#' @title Cell Signaling
#' @description Computes "autocrine" or "paracrine" interactions between cell
#' clusters.
#' @details `int.type` must be equal to "paracrine" or "autocrine" exclusively.
#' The "paracrine" option looks for ligands expressed in cluster A and their
#' associated receptors according to LR*db* that are expressed in any other
#' cluster but A. These interactions are labelled "paracrine". The interactions
#' that involve a ligand and a receptor, both differentially expressed in their
#' respective cell clusters according to the **edgeR** analysis performed by the
#' **cluster_analysis()** function, are labelled "specific". The "autocrine"
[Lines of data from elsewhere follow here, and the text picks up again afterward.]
<file path="src/bvrs_pkg.sv">
// Shared types, constants and helper functions of the rank/select bit vector.
`timescale 1ns / 1ps
`default_nettype none
package bvrs_pkg;

  localparam int MAX_BITS  = 4096;
  localparam int WORD_BITS = 64;
  localparam int WORDS     = (MAX_BITS + WORD_BITS - 1) / WORD_BITS;
  localparam int WORD_AW   = $clog2(WORDS);
  localparam int BIT_AW    = $clog2(WORD_BITS);
  localparam int CNT_W     = $clog2(WORD_BITS + 1);
  localparam int IDX_W     = 13;
  localparam int RANK_W    = 12;
  localparam int MODE_W    = 3;

  typedef logic [WORD_BITS-1:0] word_t;
  typedef logic [WORD_AW-1:0]   waddr_t;
  typedef logic [BIT_AW-1:0]    bitpos_t;
  typedef logic [CNT_W-1:0]     cnt_t;
  typedef logic [IDX_W-1:0]     idx_t;
  typedef logic [RANK_W-1:0]    rank_t;
  typedef logic [MODE_W-1:0]    mode_t;

  localparam mode_t MODE_GET   = 3'd0;
  localparam mode_t MODE_SET   = 3'd1;
  localparam mode_t MODE_COUNT = 3'd2;
  localparam mode_t MODE_FIND  = 3'd3;
  localparam mode_t MODE_FILL  = 3'd4;

  typedef enum logic [2:0] {
    ST_IDLE,
    ST_SETUP,
    ST_WALK,
    ST_SELECT,
    ST_DONE
  } state_t;

  typedef struct packed {
    logic  start;
    word_t word;
    rank_t rem;
  } sel_req_t;

  typedef struct packed {
    logic    done;
    bitpos_t pos;
  } sel_rsp_t;

  function automatic cnt_t word_ones(word_t w);
    cnt_t n;
    n = '0;
    for (int i = 0; i < WORD_BITS; i++) begin
      n = n + cnt_t'(w[i]);
    end
    return n;
  endfunction

endpackage
`default_nettype wire

</file>
<file path="src/bvrs_word_ram.sv">
// Word store: synchronous RAM with a per-word valid bit so unwritten words read as zero.
`timescale 1ns / 1ps
`default_nettype none
module bvrs_word_ram (
  input  wire logic           clk,
  input  wire logic           rst,
  input  wire logic           rd_en,
  input  wire bvrs_pkg::waddr_t rd_addr,
  output bvrs_pkg::word_t     rd_data,
  input  wire logic           wr_en,
  input  wire bvrs_pkg::waddr_t wr_addr,
  input  wire bvrs_pkg::word_t  wr_data
);
  import bvrs_pkg::*;

  word_t             mem [WORDS];
  logic [WORDS-1:0]  vld;
  word_t             rd_q;
  logic              rd_vld;

  always_ff @(posedge clk) begin
    if (wr_en) begin
      mem[wr_addr] <= wr_data;
    end
    if (rd_en) begin
      rd_q <= mem[rd_addr];
    end
  end

  always_ff @(posedge clk) begin
    if (rst) begin
      vld    <= '0;
      rd_vld <= 1'b0;
    end else begin
      if (wr_en) begin
        vld[wr_addr] <= 1'b1;
      end
      if (rd_en) begin
        rd_vld <= vld[rd_addr];
      end
    end
  end

  // a word never written reads as the cleared value
  assign rd_data = rd_vld ? rd_q : '0;

endmodule
`default_nettype wire

</file>
<file path="src/bvrs_select.sv">
// Byte-serial unit that locates the n-th one inside one word.
`timescale 1ns / 1ps
`default_nettype none
module bvrs_select (
  input  wire logic               clk,
  input  wire logic               rst,
  input  wire bvrs_pkg::sel_req_t req,
  output bvrs_pkg::sel_rsp_t      rsp
);
  import bvrs_pkg::*;

  function automatic logic [3:0] byte_ones(logic [7:0] b);
    logic [3:0] n;
    n = '0;
    for (int j = 0; j < 8; j++) begin
      n = n + 4'(b[j]);
    end
    return n;
  endfunction

  function automatic logic [2:0] byte_pick(logic [7:0] b, logic [3:0] r);
    logic [3:0] seen;
    logic [2:0] p;
    logic       hit;
    seen = '0;
    p    = '0;
    hit  = 1'b0;
    for (int j = 0; j < 8; j++) begin
      if (b[j] && !hit) begin
        if (seen == r) begin
          hit = 1'b1;
          p   = 3'(j);
        end
        seen = seen + 4'd1;
      end
    end
    return p;
  endfunction

  logic       busy;
  word_t      sh;
  rank_t      rem;
  bitpos_t    base;
  logic [3:0] bc;

  assign bc = byte_ones(sh[7:0]);

  always_ff @(posedge clk) begin
    if (rst) begin
      busy     <= 1'b0;
      rsp.done <= 1'b0;
    end else begin
      rsp.done <= !req.start && busy && (rem < rank_t'(bc));
      if (req.start) begin
        busy <= 1'b1;
        sh   <= req.word;
        rem  <= req.rem;
        base <= '0;
      end else if (busy) begin
        if (rem < rank_t'(bc)) begin
          busy     <= 1'b0;
          rsp.pos  <= base + bitpos_t'(byte_pick(sh[7:0], rem[3:0]));
        end else begin
          // drop this byte and advance to the next
          rem  <= rem - rank_t'(bc);
          sh   <= sh >> 8;
          base <= base + bitpos_t'(8);
        end
      end
    end
  end

endmodule
`default_nettype wire

</file>
<file path="src/bit_vector_rank_select.sv">
// Top level of the rank/select bit vector: request sequencer, word walk and result register.
`timescale 1ns / 1ps
`default_nettype none
// Rank/select bit vector over a 4096-bit store held as 64 words of 64 bits in one
// synchronous RAM. One transaction is worked at a time: get and set go through setup,
// one RAM read, one update and a result load; count and fill walk every word that the
// clamped range touches; find walks the words up to the one holding the sought one
// (or to the end of the length) and then runs the byte-serial select unit. The word
// walk issues one RAM read per cycle; a full-length range walks at most 64 words. The
// store reads as all zeros right after reset, with no clearing pass. The user is to
// see that bit_length is written only while the block is idle; the block itself does
// not enforce it. Values above 4096 act as 4096. A result waits in the output
// register while the next transaction is accepted.
module bit_vector_rank_select (
  input  wire logic                 clk,
  input  wire logic                 rst,
  // request channel
  input  wire logic                 in_valid,
  output logic                      in_stall,
  input  wire bvrs_pkg::mode_t      mode,
  input  wire bvrs_pkg::idx_t       index_lo,
  input  wire bvrs_pkg::idx_t       index_hi,
  input  wire logic                 bit_value,
  input  wire bvrs_pkg::rank_t      rank,
  // result channel
  output logic                      out_valid,
  input  wire logic                 out_stall,
  output bvrs_pkg::idx_t            answer,
  output logic                      flag,
  // configuration channel: bit_length
  input  wire logic                 cfg_valid,
  output logic                      cfg_ready,
  input  wire bvrs_pkg::idx_t       cfg_data
);
  import bvrs_pkg::*;

  state_t   state, state_next;

  // held request
  mode_t    op_mode;
  idx_t     op_lo, op_hi;
  logic     op_val;
  rank_t    op_rank;

  idx_t     bit_length;

  // walk range
  waddr_t   lo_word, lo_word_next;
  waddr_t   end_word, end_word_next;
  bitpos_t  lo_bit, lo_bit_next;
  bitpos_t  end_bit, end_bit_next;

  // read issue and the word coming back from RAM
  waddr_t   rd_word, rd_word_next;
  logic     rd_more, rd_more_next;
  logic     rd_en;
  logic     pv;
  waddr_t   pw;
  word_t    rd_data;

  // accumulators and result
  idx_t     acc, acc_next;
  rank_t    rem, rem_next;
  waddr_t   fw, fw_next;
  idx_t     res_answer, res_answer_next;
  logic     res_flag, res_flag_next;
  logic     out_load;

  logic     wr_en;
  word_t    wr_data;

  sel_req_t sel_req;
  sel_rsp_t sel_rsp;

  // setup terms
  idx_t     len, hi_c, rng_end, rng_last;
  logic     rng_ok;

  // word terms
  word_t    mask, dm, set_word, fill_word;
  cnt_t     c;
  logic     last;

  bvrs_word_ram u_ram (
    .clk     (clk),
    .rst     (rst),
    .rd_en   (rd_en),
    .rd_addr (rd_word),
    .rd_data (rd_data),
    .wr_en   (wr_en),
    .wr_addr (pw),
    .wr_data (wr_data)
  );

  bvrs_select u_sel (
    .clk (clk),
    .rst (rst),
    .req (sel_req),
    .rsp (sel_rsp)
  );

  assign in_stall  = (state != ST_IDLE);
  assign cfg_ready = 1'b1;

  // clamp the length and work out which words the operation touches
  always_comb begin
    len  = (bit_length > idx_t'(MAX_BITS)) ? idx_t'(MAX_BITS) : bit_length;
    hi_c = (op_hi > len) ? len : op_hi;
    case (op_mode)
      MODE_GET, MODE_SET: begin
        rng_ok  = (op_lo < len);
        rng_end = op_lo + idx_t'(1);
      end
      MODE_COUNT, MODE_FILL: begin
        rng_ok  = (hi_c > op_lo);
        rng_end = hi_c;
      end
      MODE_FIND: begin
        rng_ok  = (op_lo < len);
        rng_end = len;
      end
      default: begin
        rng_ok  = 1'b0;
        rng_end = '0;
      end
    endcase
    rng_last = rng_end - idx_t'(1);
  end

  // mask the word under process to the part of the range inside it
  always_comb begin
    mask = '1;
    if (pw == lo_word) begin
      mask = mask & (word_t'('1) << lo_bit);
    end
    if (pw == end_word) begin
      mask = mask & (word_t'('1) >> (bitpos_t'(WORD_BITS - 1) - end_bit));
    end
    dm        = rd_data & mask;
    c         = word_ones(dm);
    last      = (pw == end_word);
    set_word  = rd_data;
    set_word[lo_bit] = op_val;
    fill_word = op_val ? (rd_data | mask) : (rd_data & ~mask);
  end

  // next state and datapath control
  always_comb begin
    state_next      = state;
    lo_word_next    = lo_word;
    end_word_next   = end_word;
    lo_bit_next     = lo_bit;
    end_bit_next    = end_bit;
    rd_word_next    = rd_word;
    rd_more_next    = rd_more;
    acc_next        = acc;
    rem_next        = rem;
    fw_next         = fw;
    res_answer_next = res_answer;
    res_flag_next   = res_flag;
    rd_en           = 1'b0;
    wr_en           = 1'b0;
    wr_data         = set_word;
    out_load        = 1'b0;
    sel_req.start   = 1'b0;
    sel_req.word    = dm;
    sel_req.rem     = rem;

    case (state)
      ST_IDLE: begin
        if (in_valid) begin
          state_next = ST_SETUP;
        end
      end

      ST_SETUP: begin
        lo_word_next    = op_lo[BIT_AW +: WORD_AW];
        lo_bit_next     = op_lo[BIT_AW-1:0];
        end_word_next   = rng_last[BIT_AW +: WORD_AW];
        end_bit_next    = rng_last[BIT_AW-1:0];
        rd_word_next    = op_lo[BIT_AW +: WORD_AW];
        rd_more_next    = 1'b1;
        acc_next        = '0;
        rem_next        = op_rank;
        res_answer_next = '0;
        res_flag_next   = 1'b0;
        // empty ranges and unused modes answer zero at once
        state_next      = rng_ok ? ST_WALK : ST_DONE;
      end

      ST_WALK: begin
        if (rd_more) begin
          rd_en        = 1'b1;
          rd_word_next = rd_word + waddr_t'(1);
          rd_more_next = (rd_word != end_word);
        end
        if (pv) begin
          case (op_mode)
            MODE_GET: begin
              res_answer_next = idx_t'(rd_data[lo_bit]);
              state_next      = ST_DONE;
            end
            MODE_SET: begin
              wr_en         = 1'b1;
              wr_data       = set_word;
              res_flag_next = rd_data[lo_bit] ^ op_val;
              state_next    = ST_DONE;
            end
            MODE_COUNT: begin
              acc_next = acc + idx_t'(c);
              if (last) begin
                res_answer_next = acc + idx_t'(c);
                state_next      = ST_DONE;
              end
            end
            MODE_FIND: begin
              if (rem < rank_t'(c)) begin
                // the sought one lies in this word: hand it to the select unit
                sel_req.start = 1'b1;
                fw_next       = pw;
                state_next    = ST_SELECT;
              end else begin
                rem_next = rem - rank_t'(c);
                if (last) begin
                  state_next = ST_DONE;
                end
              end
            end
            MODE_FILL: begin
              wr_en   = 1'b1;
              wr_data = fill_word;
              if (last) begin
                state_next = ST_DONE;
              end
            end
            default: begin
              state_next = ST_DONE;
            end
          endcase
        end
      end

      ST_SELECT: begin
        if (sel_rsp.done) begin
          res_answer_next = idx_t'({fw, sel_rsp.pos});
          res_flag_next   = 1'b1;
          state_next      = ST_DONE;
        end
      end

      ST_DONE: begin
        // hold the result until the output register is free
        if (!out_valid || !out_stall) begin
          out_load   = 1'b1;
          state_next = ST_IDLE;
        end
      end

      default: begin
        state_next = ST_IDLE;
      end
    endcase
  end

  always_ff @(posedge clk) begin
    if (rst) begin
      state <= ST_IDLE;
    end else begin
      state <= state_next;
    end
  end

  // control registers
  always_ff @(posedge clk) begin
    if (rst) begin
      pv         <= 1'b0;
      rd_more    <= 1'b0;
      out_valid  <= 1'b0;
      bit_length <= idx_t'(MAX_BITS);
    end else begin
      pv      <= rd_en;
      rd_more <= rd_more_next;
      if (out_load) begin
        out_valid <= 1'b1;
      end else if (!out_stall) begin
        out_valid <= 1'b0;
      end
      if (cfg_valid && cfg_ready) begin
        bit_length <= cfg_data;
      end
    end
  end

  // payload registers
  always_ff @(posedge clk) begin
    if (state == ST_IDLE && in_valid) begin
      op_mode <= mode;
      op_lo   <= index_lo;
      op_hi   <= index_hi;
      op_val  <= bit_value;
      op_rank <= rank;
    end
    pw         <= rd_word;
    lo_word    <= lo_word_next;
    end_word   <= end_word_next;
    lo_bit     <= lo_bit_next;
    end_bit    <= end_bit_next;
    rd_word    <= rd_word_next;
    acc        <= acc_next;
    rem        <= rem_next;
    fw         <= fw_next;
    res_answer <= res_answer_next;
    res_flag   <= res_flag_next;
    if (out_load) begin
      answer <= res_answer;
      flag   <= res_flag;
    end
  end

endmodule
`default_nettype wire

</file>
#' option searches for ligands expressed in cell cluster A and their associated
#' receptors also expressed in A. These interactions are labelled "autocrine".
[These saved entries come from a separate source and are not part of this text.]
## config.mk

```make
export PLATFORM = sky130hd
export DESIGN_NAME = pbm_mul
export DESIGN_NICKNAME = d
export VERILOG_FILES = /design/src/rtl/pbm_pkg.sv /design/src/rtl/pbm_mul.sv
export SDC_FILE = /design/constraint.sdc
export NUM_CORES = 2
export LEC_CHECK = 0
export BUFFER_PORTS_ARGS = -buffer_cell sky130_fd_sc_hd__buf_2
export CAP_MARGIN = 0
export CORE_ASPECT_RATIO = 0.5
export CORE_MARGIN = 2
export CORE_UTILIZATION = 55
export DETAILED_ROUTE_END_ITERATION = 8
export PLACE_DENSITY = 0.72
export SETUP_SLACK_MARGIN = 0.15
export SLEW_MARGIN = 15
export SYNTH_ARGS = -nofsm -noshare
export SYNTH_HDL_FRONTEND = slang
export SYNTH_SLANG_ARGS = --single-unit
```

## constraint.sdc

```tcl
create_clock -name clk -period 10.4 [get_ports clk]
set_input_delay 1.04 -clock clk [delete_from_list [all_inputs] [get_ports clk]]
set_output_delay 1.04 -clock clk [all_outputs]
set_load 0.1 [all_outputs]
```

## src/rtl/pbm_pkg.sv

```systemverilog
// Shared widths, limits and sequencer states for the profile bin merge block.
`default_nettype none
package pbm_pkg;

	localparam int MUL_W = 32;              // shared multiplier operand width
	localparam int PROD_W = 2 * MUL_W;
	localparam int WS_W = 40;               // weighted sum, signed, 2^-8 units
	localparam int SS_W = 64;               // square sum, unsigned, 2^-16 units
	localparam int ET_W = 22;               // entry total
	localparam int ACC_W = 88;              // signed numerator accumulator
	localparam int DIV_W = 66;              // divisor / partial remainder width
	localparam int QX_W = 32;               // quotient and dividend shift register

	localparam logic [WS_W-1:0] WS_MAX = {1'b0, {(WS_W-1){1'b1}}};
	localparam logic [WS_W-1:0] WS_MIN = {1'b1, {(WS_W-1){1'b0}}};

	typedef enum logic [4:0] {
		ST_IDLE,
		ST_A1, ST_A2, ST_A3, ST_A4, ST_A5,
		ST_F1, ST_F2, ST_F3, ST_F4, ST_F5, ST_F6, ST_F7, ST_F8, ST_F9,
		ST_ECHK, ST_EDIV, ST_SQRT,
		ST_MCHK, ST_MDIV,
		ST_DONE
	} state_t;

endpackage
`default_nettype wire

```

## src/rtl/pbm_mul.sv

```systemverilog
// Shared unsigned multiplier with a registered product.
`default_nettype none
module pbm_mul (
	input  wire logic                         clk,
	input  wire logic [pbm_pkg::MUL_W-1:0]    a,
	input  wire logic [pbm_pkg::MUL_W-1:0]    b,
	output logic      [pbm_pkg::PROD_W-1:0]   p
);

	logic [pbm_pkg::PROD_W-1:0] p_q;

	always_ff @(posedge clk) begin
		p_q <= a * b;
	end

	assign p = p_q;

endmodule
`default_nettype wire

```

==> out/qor.csv <==
stage,metric,value,unit
layout,number of flip-flops in the largest register,64,
timing,Slew Limit Fails,0,
timing,Fin. Hold Viols,0,
run_status,status,"complete, no violations",
cts,post-CTS setup repair buffer count,0,
placement,Port Buffer Count,128,
detailed_routing,Starting DRT DRC Count,1484,
timing,fmax,110.7,MHz
timing,Fin Setup TNS,0,ns
layout,share of cells above drive strength 1,4.566,%
global_route,final global-route overflow total,0,
cts,clock transition at the registers of the reported paths,0.07,ns
cts,CTS tree,built,
synthesis,top_reg_cell synth,dfxtp_1,
critical_path,Worst EP required,10.70,ns
critical_path,Critical Path Slowest Stage Cell,a31oi_1,
die,CORE AREA,62700,µm²
synthesis,synthesized instance count,3748,
detailed_routing,DR WL/cell,19.67,µm
critical_path,crit-path max cell delay,0.77,ns
critical_path,buffers and inverters on the worst path,2,
critical_path,crit-path cells,buf_2 -> nand2_1 -> fa_1 -> fa_1 -> fa_1 -> fa_1 -> inv_1 -> fa_1 -> fa_1 -> fa_1 -> fa_1 -> ha_1 -> nand4_1 -> or4_1 -> or3_1 -> a31oi_1 -> a31o_2 -> a211oi_1 -> o21ai_1 -> xor2_1,
synthesis,sequential-to-total area share from yosys stat,3.695,%
die,die height,181.6,µm
synthesis,Post-Syn Nets,4972,
timing,Slew HR,37.24,%
cts,clock root buffer,clkbuf_16,
run,total of max-cap violations,0,
cts,cts repair resizes,0,
critical_path,CP arrival,9.33,ns
die,Site Rows,65,
critical_path,CP Capture Type,flip-flop,
detailed_routing,via count,24891,
cts,CTS H-Tree Depth,3,
synthesis,Synth warnings,0,
critical_path,CP max FO,32,
die,die area,65190,µm²
die,Die Wd,359.1,µm
global_route,vias in the first global route,27710,
layout,fill count,5477,
global_route,initial antenna violation count,0,
cts,Longest Clk Path Bufs,2,
timing,final critical-path required period,9.029,ns
critical_path,Setup CP Type,input port to flip-flop,
synthesis,Synth Cell Area,34680,µm²
critical_path,Critical Path Start Type,input port,
timing,setup violators final,0,
global_route,pin count of the biggest net entering global routing,33,
placement,DP HPWL,72570,µm
layout,Syn-to-layout area delta,3.576,%
placement,routability cong.,0.9168,
detailed_routing,drc violations,0,
global_route,first-pass GRT wire length,145900,µm
timing,RSZ-0062 raised after global routing,no,
synthesis,Netlist cell types,57,
global_route,Total GRT Usage,28.72,%
synthesis,register bit total from synthesis,64,
layout,Final #Nets,4898,
timing,Final period util,86.82,%
detailed_routing,WL final,88850,µm
cts,CTS sink count,64,
critical_path,critical path's most frequent cell,fa_1,
cts,cts hold-fix bufs,0,
cts,Num CTS Buffers,9,
critical_path,Top delay family on crit path,adder cells,
die,Boundary Pins,129,
synthesis,"Async S/R FF share, synth",0,%
detailed_routing,ANT nets after route,0,
timing,Worst-Margin Slew,0.9371,ns
synthesis,syn_area_per_cell,9.252,µm²
hold_path,Hold Path Class,input port to flip-flop,
detailed_routing,DR vias/cell,5.511,
detailed_routing,DRT Pass-1 Iters,6,
synthesis,Post-synth EDFFs,0,
die,Starting Density,55.30,%
[layout by cell type (no fill, tap or decap), types with 4 or more instances in the layout]
cell type / instances
fa_1: 896
inv_1: 865
and2_1: 602
nand2_1: 480
ha_1: 263
buf_2: 128
dfxtp_1: 64
a21oi_1: 63
a21o_1: 40
xnor2_1: 35
xor2_1: 25
nand4_1: 23
o21ai_0: 21
nor2_1: 20
and3_1: 14
a31oi_1: 12
o21bai_1: 10
nand3_1: 10
o21a_1: 9
clkbuf_16: 9
nor3_1: 7
buf_4: 7
o21ai_1: 5
a221o_1: 4
[through the flow]
| stage | setup WS [ns] | std cells | instance area (µm²) | utilization, % | hold WS (ns) |
|---|---|---|---|---|---|
| after floorplan | 2.607 | 3748 | 34680 | - | 1.167 |
| after global placement | 1.427 | 4500 | 35580 | 56.75 | 1.590 |
| after detailed placement | 1.206 | 4500 | 35580 | 56.75 | 1.590 |
| after CTS | 1.550 | 4516 | 35910 | 57.27 | 1.313 |
| after global routing | 1.106 | 4516 | 35910 | 57.27 | 1.335 |
| final | 1.371 | 4517 | 35920 | 57.28 | 1.331 |
[layer usage]
layer	vias up	global-route usage (%)	wire, µm
li1	10690	-	-
met5	-	0	0
met2	1009	50.71	45460
met1	12976	36.23	33570
met3	216	3.957	6002
met4	0	10.78	3811
[logic make-up (layout without fill, tap and decap cells)]
logic type | count (synthesis) | count (layout) | share of synthesized area [%]
AND/OR/NAND/NOR | 1177 | 1177 | 17.62
adder cells (fa/ha/maj) | 1159 | 1159 | 61.22
buffers and inverters | 1085 | 1016 | 11.77
AO/OA/AOI/OAI | 202 | 202 | 4.153
flip-flops | 64 | 64 | 3.695
XOR/XNOR | 60 | 60 | 1.515
multiplexers | 1 | 1 | 0.02887
other | 0 | 1 | 0
[final timing paths]
| path | startpoint | endpoint | slack (ns) | cells after the start |
|---|---|---|---|---|
| hold / removal | b[0] | p[0] | 1.33 | 2 |
| setup / recovery | a[23] | p[62] | 1.37 | 20 |
[cells in the mapped netlist (2+ instances only)]
cell	instances	area share [%]
a21oi_2	3	0.076
o21ai_1	5	0.072
a21oi_1	63	0.91
a31oi_1	12	0.22
nand3_1	10	0.14
and4_1	3	0.076
ha_1	263	9.5
o221ai_1	3	0.076
o21a_1	9	0.19
inv_1	865	9.4
or3_1	3	0.054
o221a_2	2	0.065
nand4_1	23	0.41
clkbuf_1	213	2.3
a311oi_1	2	0.051
or2_2	3	0.054
xor2_1	25	0.63
o21bai_1	10	0.22
o21ai_0	21	0.30
xnor2_1	35	0.88
nand2b_1	2	0.036
or4_1	3	0.065
and3_1	14	0.25
and3b_1	2	0.051
a221o_1	4	0.12
nor2_1	20	0.22
nor3_1	7	0.10
dfxtp_1	64	3.7
nand2_1	480	5.2
o31ai_1	2	0.043
a21boi_1	3	0.065
a21o_1	40	0.87
fa_1	896	52
and2_1	602	11
nor2b_1	2	0.036
o31ai_4	3	0.18
buf_2	6	0.087
o211ai_1	2	0.043
a221oi_4	3	0.23
a211oi_1	3	0.065
[cell type report]
| class | count | area (µm²) | area share, % |
|---|---|---|---|
| diodes | 1 | 2.502 | 0.006967 |
| clock buffers | 10 | 239.0 | 0.6654 |
| clock inverters | 6 | 91.34 | 0.2543 |
| inverters | 865 | 3247 | 9.040 |
| multi-input cells | 2599 | 29310 | 81.62 |
| flip-flops and latches | 64 | 1281 | 3.567 |
| well taps | 837 | 1047 | 2.916 |
| repair buffers | 135 | 693.2 | 1.930 |
Power is left out: the tool's default activity adds up to more than one toggle a clock period on the data nets, which glitch-free logic cannot reach.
#' Additionally, it searches for those associated receptors in the other cell
#' clusters (not A) to cover the part of the signaling that is "autocrine" and
#' "paracrine" simultaneously. These interactions are labelled
#' "autocrine/paracrine".
#' @details
#' The `tol` argument allows the user to tolerate a fraction of the cells in
#' cluster A to express the receptors in case `int.type="paracrine"`, that is to
#' call interactions that are dominantly paracrine though not exclusively.
#' Conversely, it allows the user to reject interactions involving receptors
#' that would be expressed by a small fraction of cluster A cells in case
#' `int.type="autocrine"`. By construction theassociation of these two options
#' covers all the possible interactions and increasing the `tol` argument allows
#' the user to move interactions from "autocrine" to "paracrine".
#' @details
#' If the user does not set `c.names`, the clusters will be named from 1 to the
#' maximum number of clusters (cluster 1, cluster 2, ...). The user can exploit
#' the `c.names` vector in the list returned by the **cell_classifier()**
#' function for this purpose. The user can also provide her own cluster names.
#' @details
#' `s.score` is the threshold on the LRscore. The value must lie in the [0;1]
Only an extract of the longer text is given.